YOUR ASSIGNMENT: Transcribe the records below. Leave every word as it is.

DATASET:

────────────────────

$ cat src/rtl/param_updown_counter.sv
// Parametrised synchronous up/down counter with programmable modulus, wrap or
// saturate behaviour, parallel load, synchronous clear and cascade output.
module param_updown_counter #(
    parameter int unsigned      WIDTH    = 4,
    parameter logic [WIDTH-1:0] MAX_VAL  = {WIDTH{1'b1}},
    parameter bit               SATURATE = 1'b0,
    parameter logic [WIDTH-1:0] RST_VAL  = '0
) (
    input  logic             clk,
    input  logic             rst,
    input  logic             clr,
    input  logic             load,
    input  logic [WIDTH-1:0] din,
    input  logic             en,
    input  logic             up,
    output logic [WIDTH-1:0] cnt,
    output logic             tc,
    output logic             wrap,
    output logic             ovf
);

    localparam bit FULL_RANGE = (MAX_VAL == {WIDTH{1'b1}});

    logic [WIDTH-1:0] cnt_q, cnt_d;
    logic             wrap_q, wrap_d;
    logic             ovf_q, ovf_d;
    logic [WIDTH-1:0] din_clamped;
    logic             at_max;
    logic             at_zero;

    assign at_max  = (cnt_q == MAX_VAL);
    assign at_zero = (cnt_q == '0);

    // With a full-range modulus no din can exceed MAX_VAL, so skip the compare.
    if (FULL_RANGE) begin : g_no_clamp
        assign din_clamped = din;
    end else begin : g_clamp
        assign din_clamped = (din > MAX_VAL) ? MAX_VAL : din;
    end

    // Next-state selection in priority order clr > load > en > hold.
    always_comb begin
        cnt_d  = cnt_q;
        wrap_d = 1'b0;
        ovf_d  = ovf_q;
        if (clr) begin
            cnt_d = '0;
            ovf_d = 1'b0;
        end else if (load) begin
            cnt_d = din_clamped;
        end else if (en) begin
            if (up) begin
                if (at_max) begin
                    ovf_d = 1'b1;
                    if (!SATURATE) begin
                        cnt_d  = '0;
                        wrap_d = 1'b1;
                    end
                end else begin
                    cnt_d = cnt_q + WIDTH'(1);
                end
            end else begin
                if (at_zero) begin
                    ovf_d = 1'b1;
                    if (!SATURATE) begin
                        cnt_d  = MAX_VAL;
                        wrap_d = 1'b1;
                    end
                end else begin
                    cnt_d = cnt_q - WIDTH'(1);
                end
            end
        end
    end

    always_ff @(posedge clk) begin
        if (!rst) begin
            cnt_q  <= RST_VAL;
            wrap_q <= 1'b0;
            ovf_q  <= 1'b0;
        end else begin
            cnt_q  <= cnt_d;
            wrap_q <= wrap_d;
            ovf_q  <= ovf_d;
        end
    end

    // Zero-latency terminal count so a chained stage steps on the same edge.
    assign tc   = en & ((up & at_max) | (~up & at_zero));
    assign cnt  = cnt_q;
    assign wrap = wrap_q;
    assign ovf  = ovf_q;

endmodule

────────────────────

RESULT FOR THIS EXERCISE:
$ cat src/rtl/param_updown_counter.sv
// Parametrised synchronous up/down counter with programmable modulus, wrap or
// saturate behaviour, parallel load, synchronous clear and cascade output.
module param_updown_counter #(
    parameter int unsigned      WIDTH    = 4,
    parameter logic [WIDTH-1:0] MAX_VAL  = {WIDTH{1'b1}},
    parameter bit               SATURATE = 1'b0,
    parameter logic [WIDTH-1:0] RST_VAL  = '0
) (
    input  logic             clk,
    input  logic             rst,
    input  logic             clr,
    input  logic             load,
    input  logic [WIDTH-1:0] din,
    input  logic             en,
    input  logic             up,
    output logic [WIDTH-1:0] cnt,
    output logic             tc,
    output logic             wrap,
    output logic             ovf
);

    localparam bit FULL_RANGE = (MAX_VAL == {WIDTH{1'b1}});

    logic [WIDTH-1:0] cnt_q, cnt_d;
    logic             wrap_q, wrap_d;
    logic             ovf_q, ovf_d;
    logic [WIDTH-1:0] din_clamped;
    logic             at_max;
    logic             at_zero;

    assign at_max  = (cnt_q == MAX_VAL);
    assign at_zero = (cnt_q == '0);

    // With a full-range modulus no din can exceed MAX_VAL, so skip the compare.
    if (FULL_RANGE) begin : g_no_clamp
        assign din_clamped = din;
    end else begin : g_clamp
        assign din_clamped = (din > MAX_VAL) ? MAX_VAL : din;
    end

    // Next-state selection in priority order clr > load > en > hold.
    always_comb begin
        cnt_d  = cnt_q;
        wrap_d = 1'b0;
        ovf_d  = ovf_q;
        if (clr) begin
            cnt_d = '0;
            ovf_d = 1'b0;
        end else if (load) begin
            cnt_d = din_clamped;
        end else if (en) begin
            if (up) begin
                if (at_max) begin
                    ovf_d = 1'b1;
                    if (!SATURATE) begin
                        cnt_d  = '0;
                        wrap_d = 1'b1;
                    end
                end else begin
                    cnt_d = cnt_q + WIDTH'(1);
                end
            end else begin
                if (at_zero) begin
                    ovf_d = 1'b1;
                    if (!SATURATE) begin
                        cnt_d  = MAX_VAL;
                        wrap_d = 1'b1;
                    end
                end else begin
                    cnt_d = cnt_q - WIDTH'(1);
                end
            end
        end
    end

    always_ff @(posedge clk) begin
        if (!rst) begin
            cnt_q  <= RST_VAL;
            wrap_q <= 1'b0;
            ovf_q  <= 1'b0;
        end else begin
            cnt_q  <= cnt_d;
            wrap_q <= wrap_d;
            ovf_q  <= ovf_d;
        end
    end

    // Zero-latency terminal count so a chained stage steps on the same edge.
    assign tc   = en & ((up & at_max) | (~up & at_zero));
    assign cnt  = cnt_q;
    assign wrap = wrap_q;
    assign ovf  = ovf_q;

endmodule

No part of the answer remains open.